What the task requires:
Exactly the lines starting at the line containing "cell usage in" and ending at the line containing "or4_1,38,38" are to be written out from the listing below, both included.
◆ ◆ ◆ ◆
## src/rtl/tq_premuat_pkg.sv

```systemverilog
// Shared definitions for the even/odd lane permutation pipeline:
// size encodings, default sample width, handshake states and the
// lane-routing helper used to build the permutation network.
package tq_premuat_pkg;

    // Per-beat size encodings (number of points = 4 << code)
    localparam logic [1:0] SZ4  = 2'd0;
    localparam logic [1:0] SZ8  = 2'd1;
    localparam logic [1:0] SZ16 = 2'd2;
    localparam logic [1:0] SZ32 = 2'd3;

    // Default signed sample width
    localparam int DEFAULT_W = 19;

    // Handshake occupancy, encoded as {out_v, skid_v}
    typedef enum logic [1:0] {
        ST_EMPTY = 2'b00,
        ST_ONE   = 2'b10,
        ST_TWO   = 2'b11
    } premuat_state_e;

    // Effective point count: size code clamped to the lane count
    function automatic int premuat_eff_n(input int size, input int maxn);
        int n;
        n = 4 << size;
        return (n > maxn) ? maxn : n;
    endfunction

    // Source lane feeding output lane k for an n-point permutation.
    // Forward gathers evens into the low half and odds into the high half;
    // inverse interleaves the two halves back into natural order.
    function automatic int premuat_src(input int k, input int n, input logic inv);
        int half;
        half = n / 2;
        if (k >= n)
            return k;
        if (!inv)
            return (k < half) ? (2 * k) : (2 * (k - half) + 1);
        return ((k % 2) == 0) ? (k / 2) : (half + k / 2);
    endfunction

endpackage

```

## src/rtl/premuat_net.sv

```systemverilog
// Combinational lane-routing network. Every output lane is a small mux
// over the eight (size, direction) modes; each mode's source lane is a
// constant resolved at elaboration, so only the select is run-time logic.
module premuat_net
    import tq_premuat_pkg::*;
#(
    parameter int W    = DEFAULT_W,
    parameter int MAXN = 32
) (
    input  logic [MAXN*W-1:0] data_i,
    input  logic [1:0]        size_i,
    input  logic              inverse_i,
    output logic [MAXN*W-1:0] data_o
);

    genvar gi, mi;

    generate
        for (gi = 0; gi < MAXN; gi++) begin : g_lane
            // Candidate samples for this lane, indexed by {size, inverse}
            logic [W-1:0] cand [8];

            for (mi = 0; mi < 8; mi++) begin : g_mode
                localparam int SRC = premuat_src(gi, premuat_eff_n(mi / 2, MAXN), 1'(mi % 2));
                assign cand[mi] = data_i[SRC*W +: W];
            end

            assign data_o[gi*W +: W] = cand[{size_i, inverse_i}];
        end
    endgenerate

endmodule

```

## src/rtl/premuat_pipe.sv

```systemverilog
// Pipelined even/odd lane permutation with a valid/ready output stage.
// Incoming beats are permuted combinationally and then held in an output
// register backed by a one-entry skid register, so upstream readiness
// depends only on registered state and never on o_ready.
module premuat_pipe
    import tq_premuat_pkg::*;
#(
    parameter int W    = DEFAULT_W,
    parameter int MAXN = 32
) (
    input  logic              clk,
    input  logic              rst_n,
    input  logic              i_valid,
    output logic              i_ready,
    input  logic [1:0]        i_size,
    input  logic              i_inverse,
    input  logic [MAXN*W-1:0] i_data,
    output logic              o_valid,
    input  logic              o_ready,
    output logic [1:0]        o_size,
    output logic [MAXN*W-1:0] o_data
);

    premuat_state_e    state_q;
    logic [MAXN*W-1:0] out_data_q;
    logic [1:0]        out_size_q;
    logic [MAXN*W-1:0] skid_data_q;
    logic [1:0]        skid_size_q;
    logic [MAXN*W-1:0] net_data;
    logic              in_fire;
    logic              out_fire;

    // Permute ahead of storage so both OUT and SKID hold finished beats
    premuat_net #(
        .W    (W),
        .MAXN (MAXN)
    ) u_net (
        .data_i    (i_data),
        .size_i    (i_size),
        .inverse_i (i_inverse),
        .data_o    (net_data)
    );

    // Valid and ready come straight from the state register bits
    assign o_valid  = state_q[1];
    assign i_ready  = ~state_q[0];
    assign o_size   = out_size_q;
    assign o_data   = out_data_q;
    assign in_fire  = i_valid & i_ready;
    assign out_fire = o_valid & o_ready;

    // Occupancy FSM plus OUT/SKID data registers; SKID only ever refills OUT
    always_ff @(posedge clk) begin
        if (!rst_n) begin
            state_q     <= ST_EMPTY;
            out_data_q  <= '0;
            out_size_q  <= '0;
            skid_data_q <= '0;
            skid_size_q <= '0;
        end else begin
            case (state_q)
                ST_EMPTY: begin
                    if (in_fire) begin
                        out_data_q <= net_data;
                        out_size_q <= i_size;
                        state_q    <= ST_ONE;
                    end
                end
                ST_ONE: begin
                    if (in_fire && out_fire) begin
                        out_data_q <= net_data;
                        out_size_q <= i_size;
                    end else if (in_fire) begin
                        skid_data_q <= net_data;
                        skid_size_q <= i_size;
                        state_q     <= ST_TWO;
                    end else if (out_fire) begin
                        state_q <= ST_EMPTY;
                    end
                end
                ST_TWO: begin
                    if (out_fire) begin
                        out_data_q <= skid_data_q;
                        out_size_q <= skid_size_q;
                        state_q    <= ST_ONE;
                    end
                end
                default: begin
                    state_q <= ST_EMPTY;
                end
            endcase
        end
    end

endmodule

```

## config.mk

```make
export PLATFORM = sky130hd
export DESIGN_NAME = premuat_pipe
export DESIGN_NICKNAME = d
export VERILOG_FILES = /design/src/rtl/tq_premuat_pkg.sv /design/src/rtl/premuat_net.sv /design/src/rtl/premuat_pipe.sv
export SDC_FILE = /design/constraint.sdc
export NUM_CORES = 2
export LEC_CHECK = 0
export CAP_MARGIN = 20
export CORE_AREA = 3 3 471 473
export DETAILED_ROUTE_END_ITERATION = 8
export DIE_AREA = 0 0 474 476
export GPL_TIMING_DRIVEN = 0
export PLACE_DENSITY = 0.6
export SYNTH_ARGS = -nofsm -noshare
export SYNTH_HDL_FRONTEND = slang
export SYNTH_SLANG_ARGS = --single-unit
export TNS_END_PERCENT = 1
```

## constraint.sdc

```tcl
create_clock -name clk -period 4.5 [get_ports clk]
set_input_delay 0.9 -clock clk [delete_from_list [all_inputs] [get_ports clk]]
set_output_delay 0.9 -clock clk [all_outputs]
set_load 0.03 [all_outputs]
```

==> results.md <==
- Die Ht: 476 µm
- Critical Path, Cell by Cell: inv_1, ha_1, nor2_1, o221ai_2, nor2_1, buf_2, clkbuf_1, a22o_1
- DRC: 0
- Core ar.: 217,000 µm²
- Top_reg_cell synth: dfxtp_1
- Dominant combinational cell family by area after synthesis: compound AO/OA/AOI/OAI gates
- Crit Path Max Fanout: 11
- First drt pass iteration count: 9
- RSZ-0062 raised after global routing: no
- Worst Setup End Kind: flop
- Worst path required time: 5270 ps
- First-pass GRT wire length: 668 mm
- Yosys reg bits: 1,222
- CP arrival: 5270 ps
- Top cell by count, worst path: nor2_1
- Clock Tree Root: clkbuf_16
- Mean post-synth cell area: 8.21 µm²
- Power Dens Cells: 696 nW/µm²
- GRT overflow: 0
- Cell taking the most area after synthesis: dfxtp_1
- Rel. slew slack: 12.8%
- Placed wire-length estimate: 415 mm
- Antenna violations before repair: 139
- Run status: finished with violations
- R2R cell count: 8
- Hold path depth: 2
- Clock latency on the worst-skew pair: 830 ps
- Row Count: 171
- Final worst slack: -6.94 ps
- Routed Antenna Nets: 0
- Post-Syn Instances: 7,903
- Starting Density: 29.8%
- Setup CP Type: reg2reg
- Hold Violations, Final: 0
- I/O pins: 1,227
- Post-Synth Adder-Cell Area: 0.0964%
- PortBufs: 1,225
- Hold-critical path endpoint: o_data[151]
- Total of max-cap violations: 0
- Top-count cell post-synth: dfxtp_1
- EDFF count, synth: 0
- Post-cts hold buffer count: 0
- Slew @ Worst Pin: 1310 ps
- Placed instance area: 81,200 µm²
- Finished Cell Area: 86,500 µm²
- Htree depth: 4
- Syn_nets: 8,523
- Post-synth top cells: dfxtp_1, a21oi_1, nor2_1
- Top cell type's share of synthesized area: 37.7%
- Drt wl/cell: 41.5 µm
- FILL cells: 22,150
- Final setup violation count: 4
- # Post-CTS Setup Buffers: 0
- Largest net degree at the start of global routing: 17
- Sequential share of the synthesized area: 37.7%
- Tcrit/Tclk final: 100%
- XOR/XNOR share of the synthesized area: 0%
- P_leak: 30.5 nW
- Reg clk slew, reported paths: 60 ps
- Via Count: 79,957
- Die area: 226,000 µm²
- Clock Tree Buf Depth: 3
- Max incr delay on CP: 920 ps
- Origin of the critical flop-to-flop path: state_q[0]
- Mux contribution to synthesized area: 10.2%
- Layout cell share with drive strength beyond 1: 7.40%
- Vias in the first global route: 73,868
- # clock sinks: 1,222
- Final min period: 4510 ps
- Die X: 474 µm
- Worst r2r dst: o_data[77]
- WL final: 513 mm
- Synth Area in Simple Gates: 15.4%
- Worst slack, placed: -753 ps
- Setup slack, reg-to-reg: -7 ps
- Yosys warns: 0
- Mapped Area: 64,900 µm²
- Top cells by area, synth: dfxtp_1, a211oi_1, mux2i_1, a21oi_1, nor2_1
- Worst VDD drop: 0.512 mV
- Area grow syn2layout: 33.4%
- Largest delay share family, worst path: buffers and inverters
- FMAX: 222 MHz
- Fin. max-slew vios: 0
- Initial DRC Count: 12,066
- Worst hold path type: reg2reg
- Asr flop ratio synth: 0%
- CTS tree: done
- Hold path start: o_data[151]
- RePlAce Congestion: 1.05
- Total track usage: 43.2%
- CTS Buf Count: 154
- Worst path buffer plus inverter count: 3
- Netlist cell types: 63
- Slowest-stage cell, CP: nor2_1
- Clock Skew: 32.2 ps
- Number of vias per cell: 6.47
- Number of nets in the layout: 9,930
- Violated checks: setup timing
- Startpoint Class: flop
- Synth Area in Compound Gates: 30.5%
==> sequential cells by signal, indices dropped and copies added, names as in the netlist <==
signal       cells
skid_data_q    608
o_size           2
o_data         608
state_q          2
skid_size_q      2
==> cell usage in the layout, fill, tap and decap left out, types with 18 or more instances in the layout <==
cell,Yosys,final
a32o_1,68,68
nand2b_1,100,100
nand3_1,47,47
a2111oi_0,303,303
mux2i_1,534,534
a311oi_1,18,18
a211o_1,74,74
a221oi_1,22,22
clkbuf_16,0,158
nor2_1,900,900
nor3b_1,19,19
buf_4,54,55
o41ai_1,38,38
buf_1,42,42
nand4_1,19,19
and2_1,72,72
a21oi_1,1011,1011
or4_1,38,38
nor2b_1,87,87
a211oi_1,816,816
mux4_2,57,57
clkinv_2,0,32
a22oi_1,19,19
and3b_1,23,23
buf_2,252,251
a31oi_1,41,41
nand2_1,557,557
clkbuf_8,0,30
o31ai_1,72,72
diode_2,0,75
a22o_1,62,62
dfxtp_1,1222,1222
o21ai_0,293,293
o2111ai_1,22,22
nor3_1,325,325
buf_8,0,20
o211ai_1,30,30
clkdlybuf4s50_1,0,1225
clkbuf_1,539,559
==> stage by stage <==
step           util [%]  cells  hold slack (ps)  setup TNS, ps  power (mW)
3_3_place_gp       37.1  11982              436        -124070        45.8
5_1_grt            39.8  12322              463              0        61.7
4_1_cts            39.7  12291              452              0        59.2
2_1_floorplan         -   7903              427              0        30.8
6_report           39.8  12367              452          -18.2        60.3
3_5_place_dp       37.3  12007              445         -32110        46.2
==> worst min-delay path, delay by kind of cell (launching register included) <==
family | cells | cell delay, ps
AOI/OAI and AO/OA | 1 | 50
DFF | 1 | 300
and+or+nand+nor | 1 | 50
==> where the power goes <==
| group | switching, mW | internal [mW] | total [mW] |
|---|---|---|---|
| combinational | 21.6 | 9.20 | 30.8 |
| clock | 5.66 | 7.40 | 13.1 |
| sequential | 2.45 | 14.0 | 16.4 |
==> area by class of cell <==
class                      count  area, µm²  share of cell area [%]
sequential                  1222      24500                    28.3
buffer                       897       3970                    4.59
inverter                       8       30.0                  0.0347
antenna                       75        188                   0.217
tap                         2854       3570                    4.13
multi-input combinational   5775      36400                    42.1
clock inverter                65        662                   0.765
clock buffer                 219       4480                    5.18
timing repair buffer        1252      12700                    14.7
==> per-layer routing <==
metal	wire length, µm	vias up	global-route usage, %	part of all wire, %
li1	-	32565	-	-
met1	191000	39183	52.3	37
met2	211000	6539	62.7	41
met3	65500	1594	15.4	13
met4	44900	76	32.6	8.8
met5	729	-	0.405	0.14
==> worst max path at each step <==
stage,startpoint,endpoint,slack [ps],depth (start not counted)
after floorplan,i_size[0],o_data[261],2060,6
after global placement,i_size[0],o_data[401],-1160,9
after detailed placement,i_size[0],o_data[438],-750,9
after CTS,i_size[0],o_data[438],120,9
after global routing,state_q[0],o_data[83],50,8
final,state_q[0],o_data[77],-7,8
==> what timing repair did <==
action | CTS | global route
endpoints found under the setup margin | 0 | 1
hold endpoints to repair | 0 | 0
gates resized for setup | 0 | 1
==> logic make-up after synthesis <==
group	after synthesis
AOI/OAI and AO/OA	2954
adders and majority gates	5
buffers and inverters	906
DFF	1222
muxes	591
and+or+nand+nor	2225
No activity file was read; power rests on OpenSTA's default activity.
◆ ◆ ◆ ◆
Result for this task:
==> cell usage in the layout, fill, tap and decap left out, types with 18 or more instances in the layout <==
cell,Yosys,final
a32o_1,68,68
nand2b_1,100,100
nand3_1,47,47
a2111oi_0,303,303
mux2i_1,534,534
a311oi_1,18,18
a211o_1,74,74
a221oi_1,22,22
clkbuf_16,0,158
nor2_1,900,900
nor3b_1,19,19
buf_4,54,55
o41ai_1,38,38
buf_1,42,42
nand4_1,19,19
and2_1,72,72
a21oi_1,1011,1011
or4_1,38,38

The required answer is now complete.